Jasmine Claren Davenport Crenshaw was born to Clarence and Segrid Davenport

in Durham, NC. She attended North Carolina Agricultural and Technical State University

in Greensboro, North Carolina and graduated summa cum laude with a Bachelor of

Science in physics in May of 2005. There she was the recipient of the National Science

Foundation Talent-21 scholarship and the NC A&T State University Chancellor‘s

scholarship. She participated in the National Institute of Health Minority Access to

Research Careers Undergraduate Student Training in Academic Research, MARC U-

STAR, and the Ronald E. McNair Postbaccalaureate Achievement Program.

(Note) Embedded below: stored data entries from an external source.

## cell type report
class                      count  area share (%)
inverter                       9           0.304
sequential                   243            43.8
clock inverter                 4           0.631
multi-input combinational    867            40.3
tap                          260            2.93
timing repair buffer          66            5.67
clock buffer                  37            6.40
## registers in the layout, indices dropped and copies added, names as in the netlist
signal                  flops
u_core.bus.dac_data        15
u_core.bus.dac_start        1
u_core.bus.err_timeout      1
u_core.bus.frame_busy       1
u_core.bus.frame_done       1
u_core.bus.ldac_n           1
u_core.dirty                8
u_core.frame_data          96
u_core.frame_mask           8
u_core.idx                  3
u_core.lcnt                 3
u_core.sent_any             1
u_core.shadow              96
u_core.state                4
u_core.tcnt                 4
==> src/rtl/zoom_line_reader.sv <==
// rtl/zoom_line_reader.sv - fetches one line from the ZOOM line RAM and streams it out with a last marker
module zoom_line_reader
    import zoom_pkg::*;
#(
    parameter int ADDR_WIDTH = ZOOM_ADDR_WIDTH,
    parameter int DATA_WIDTH = ZOOM_DATA_WIDTH,
    parameter int RD_LATENCY = ZOOM_RD_LATENCY,
    parameter int SKID_DEPTH = 4
) (
    input  logic                  clk,
    input  logic                  rst,
    input  logic                  start,
    input  logic [ADDR_WIDTH-1:0] base_addr,
    input  logic [ADDR_WIDTH:0]   line_len,
    output logic                  busy,
    output logic                  done,
    input  logic                  ram_gnt,
    output logic [ADDR_WIDTH-1:0] ram_addr,
    output logic                  ram_wr_en,
    input  logic [DATA_WIDTH-1:0] ram_rd_data,
    output logic                  m_valid,
    input  logic                  m_ready,
    output logic [DATA_WIDTH-1:0] m_data,
    output logic                  m_last
);
    localparam int CW = $clog2(SKID_DEPTH) + 1;

    zoom_state_e           state_q, state_d;
    logic [ADDR_WIDTH-1:0] addr_q, addr_d;
    logic [ADDR_WIDTH-1:0] ram_addr_q, ram_addr_d;
    logic [ADDR_WIDTH:0]   remain_q, remain_d;
    logic [RD_LATENCY-1:0] vld_sr_q, vld_sr_d;
    logic [RD_LATENCY-1:0] last_sr_q, last_sr_d;
    logic [CW-1:0]         inflight_q, inflight_d;
    logic                  zero_done_q, zero_done_d;

    logic [CW-1:0]         fifo_count;
    logic                  fifo_full, fifo_empty;
    logic                  credit_ok, issue_now, final_issue;
    logic                  push, pop, head_last;
    logic [DATA_WIDTH-1:0] head_data;

    // Every beat in flight or buffered owns a FIFO slot, so a push can never find it full.
    assign credit_ok   = (int'(inflight_q) + int'(fifo_count) + 1) <= SKID_DEPTH;
    assign issue_now   = (state_q == ST_ISSUE) && ram_gnt && credit_ok;
    assign final_issue = issue_now && (remain_q == (ADDR_WIDTH+1)'(1));
    assign push        = vld_sr_q[RD_LATENCY-1];
    assign pop         = m_valid && m_ready;

    always_comb begin
        state_d     = state_q;
        addr_d      = addr_q;
        ram_addr_d  = ram_addr_q;
        remain_d    = remain_q;
        zero_done_d = (state_q == ST_DONE);
        vld_sr_d    = '0;
        last_sr_d   = '0;
        vld_sr_d[0]  = issue_now;
        last_sr_d[0] = final_issue;
        for (int i = 1; i < RD_LATENCY; i++) begin
            vld_sr_d[i]  = vld_sr_q[i-1];
            last_sr_d[i] = last_sr_q[i-1];
        end
        inflight_d = inflight_q + CW'(issue_now) - CW'(push);

        case (state_q)
            ST_IDLE: begin
                if (start) begin
                    addr_d   = base_addr;
                    remain_d = line_len;
                    state_d  = (line_len == '0) ? ST_DONE : ST_ISSUE;
                end
            end
            ST_ISSUE: begin
                if (issue_now) begin
                    ram_addr_d = addr_q;
                    addr_d     = addr_q + ADDR_WIDTH'(1);
                    remain_d   = remain_q - (ADDR_WIDTH+1)'(1);
                    if (final_issue) begin
                        state_d = ST_DRAIN;
                    end
                end
            end
            ST_DRAIN: begin
                if (pop && head_last) begin
                    state_d = ST_IDLE;
                end
            end
            default: begin
                state_d = ST_IDLE;
            end
        endcase
    end

    always_ff @(posedge clk or negedge rst) begin
        if (!rst) begin
            state_q     <= ST_IDLE;
            addr_q      <= '0;
            ram_addr_q  <= '0;
            remain_q    <= '0;
            vld_sr_q    <= '0;
            last_sr_q   <= '0;
            inflight_q  <= '0;
            zero_done_q <= 1'b0;
        end else begin
            state_q     <= state_d;
            addr_q      <= addr_d;
            ram_addr_q  <= ram_addr_d;
            remain_q    <= remain_d;
            vld_sr_q    <= vld_sr_d;
            last_sr_q   <= last_sr_d;
            inflight_q  <= inflight_d;
            zero_done_q <= zero_done_d;
        end
    end

    zoom_skid_fifo #(
        .DEPTH (SKID_DEPTH),
        .WIDTH (DATA_WIDTH + 1)
    ) u_fifo (
        .clk       (clk),
        .rst       (rst),
        .push      (push),
        .push_data ({last_sr_q[RD_LATENCY-1], ram_rd_data}),
        .pop       (pop),
        .pop_data  ({head_last, head_data}),
        .full      (fifo_full),
        .empty     (fifo_empty),
        .count     (fifo_count)
    );

    assign busy      = (state_q != ST_IDLE);
    assign done      = zero_done_q || ((state_q == ST_DRAIN) && pop && head_last);
    assign ram_addr  = ram_addr_q;
    assign ram_wr_en = 1'b0;
    assign m_valid   = !fifo_empty;
    assign m_data    = head_data;
    assign m_last    = head_last && m_valid;
endmodule
[config.mk]
export PLATFORM = sky130hd
export DESIGN_NAME = doodle_jump_engine
export DESIGN_NICKNAME = d
export VERILOG_FILES = /design/src/rtl/doodle_jump_engine.sv
export SDC_FILE = /design/constraint.sdc
export NUM_CORES = 1
export LEC_CHECK = 0
export ABC_AREA = 1
export CAP_MARGIN = 20
export CORE_UTILIZATION = 30
export DETAILED_ROUTE_END_ITERATION = 12
export DONT_BUFFER_PORTS = 1
export GPL_ROUTABILITY_DRIVEN = 1
export GPL_TIMING_DRIVEN = 0
export PLACE_DENSITY_LB_ADDON = 0.05
export SYNTH_ARGS = -nofsm -noshare
export SYNTH_HDL_FRONTEND = slang
export SYNTH_SLANG_ARGS = --single-unit
[constraint.sdc]
create_clock -name Clk -period 3.9 [get_ports Clk]
set_input_delay 0.195 -clock Clk [delete_from_list [all_inputs] [get_ports Clk]]
set_output_delay 0.195 -clock Clk [all_outputs]
set_load 0.01 [all_outputs]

Jasmine began her graduate study at the University of Florida in 2005 under the

tutelage of Dr. Simon Phillpot. In 2007, she received her Master of Science in materials

science and engineering from the University of Florida. In 2011, Jasmine Crenshaw

received her Ph.D. in materials science and engineering from the University of Florida

with a concentration in biomaterials. Her graduate education was supported by the

National Science Foundation DMR-0645023 and CHE-0809376 grants, National

Science Foundation Alliance for Graduate Education in the Professoriate (SEAGEP)

fellowship, National Consortium for Graduate Degrees for Minorities in Engineering and

Science, Inc. (GEM) fellowship, Eastman Kodak Company, and the University of Florida

Ronald E. McNair Graduate Assistantship.